Lung cancer (LC) remains the leading cause of cancer-related fatalities in both men and women owing to its enormous potential for metastasis, chemoresistance, and recurrence. Despite the availability of various treatment options, the prevalence of LC is continuously escalating, further challenged by poor patient compliance. Nanotechnology has revolutionized many fields, including the pharmaceutical industry due to the nanoscale dimensions of nanomaterials, their surface chemistry, high encapsulation efficiency, protection of encapsulated drug(s), and controlled release of therapeutic payload. A variety of nanodelivery systems have been designed for both passive and active targeting of LC; however, this review primarily focuses on CD44 (cluster differentiation-44)-receptor-mediated specific targeting using hyaluronic acid (HA)-functionalized nanodelivery systems for the treatment of LC. The rationale of this study is to critically discuss and evaluate the biopharmaceutical and therapeutic potential of various HA-functionalized nanodelivery systems for the treatment of LC while mitigating their off-target effects.
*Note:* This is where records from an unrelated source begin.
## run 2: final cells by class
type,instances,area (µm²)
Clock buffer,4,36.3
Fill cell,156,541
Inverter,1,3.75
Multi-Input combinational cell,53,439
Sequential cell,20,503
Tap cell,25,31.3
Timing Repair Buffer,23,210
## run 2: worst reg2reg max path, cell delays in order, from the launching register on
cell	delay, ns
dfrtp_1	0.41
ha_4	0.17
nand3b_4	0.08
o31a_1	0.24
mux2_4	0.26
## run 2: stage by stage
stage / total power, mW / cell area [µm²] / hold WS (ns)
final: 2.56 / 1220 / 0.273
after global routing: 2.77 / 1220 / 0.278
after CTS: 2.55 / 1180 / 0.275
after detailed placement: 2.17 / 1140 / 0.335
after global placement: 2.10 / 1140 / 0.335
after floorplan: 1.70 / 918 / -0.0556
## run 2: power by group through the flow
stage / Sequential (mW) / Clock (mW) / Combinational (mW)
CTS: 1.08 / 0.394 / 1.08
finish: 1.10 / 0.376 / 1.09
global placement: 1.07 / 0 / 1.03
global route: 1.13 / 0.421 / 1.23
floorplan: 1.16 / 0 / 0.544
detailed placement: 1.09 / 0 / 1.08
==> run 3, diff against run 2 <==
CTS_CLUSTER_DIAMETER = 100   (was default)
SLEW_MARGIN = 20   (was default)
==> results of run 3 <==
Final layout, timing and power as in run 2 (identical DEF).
The selective targeting and anticancer efficacy of HA-functionalized nanodelivery systems can be further optimized by hybridizing them with additional targeting functionalities such as passive (e.g., PEGylation), active (e.g., conjugation of targeting ligands), and/or stimuli-responsive (e.g., pH, redox, light, temperature) attributes. These adaptations in the design of HA-functionalized nanodelivery systems have demonstrated promising improvements in the therapeutic outcomes for LC; however, sufficient in vitro/in vivo correlations and long-term safety investigations in animal models are essential before these systems can be successfully translated for clinical testing in humans.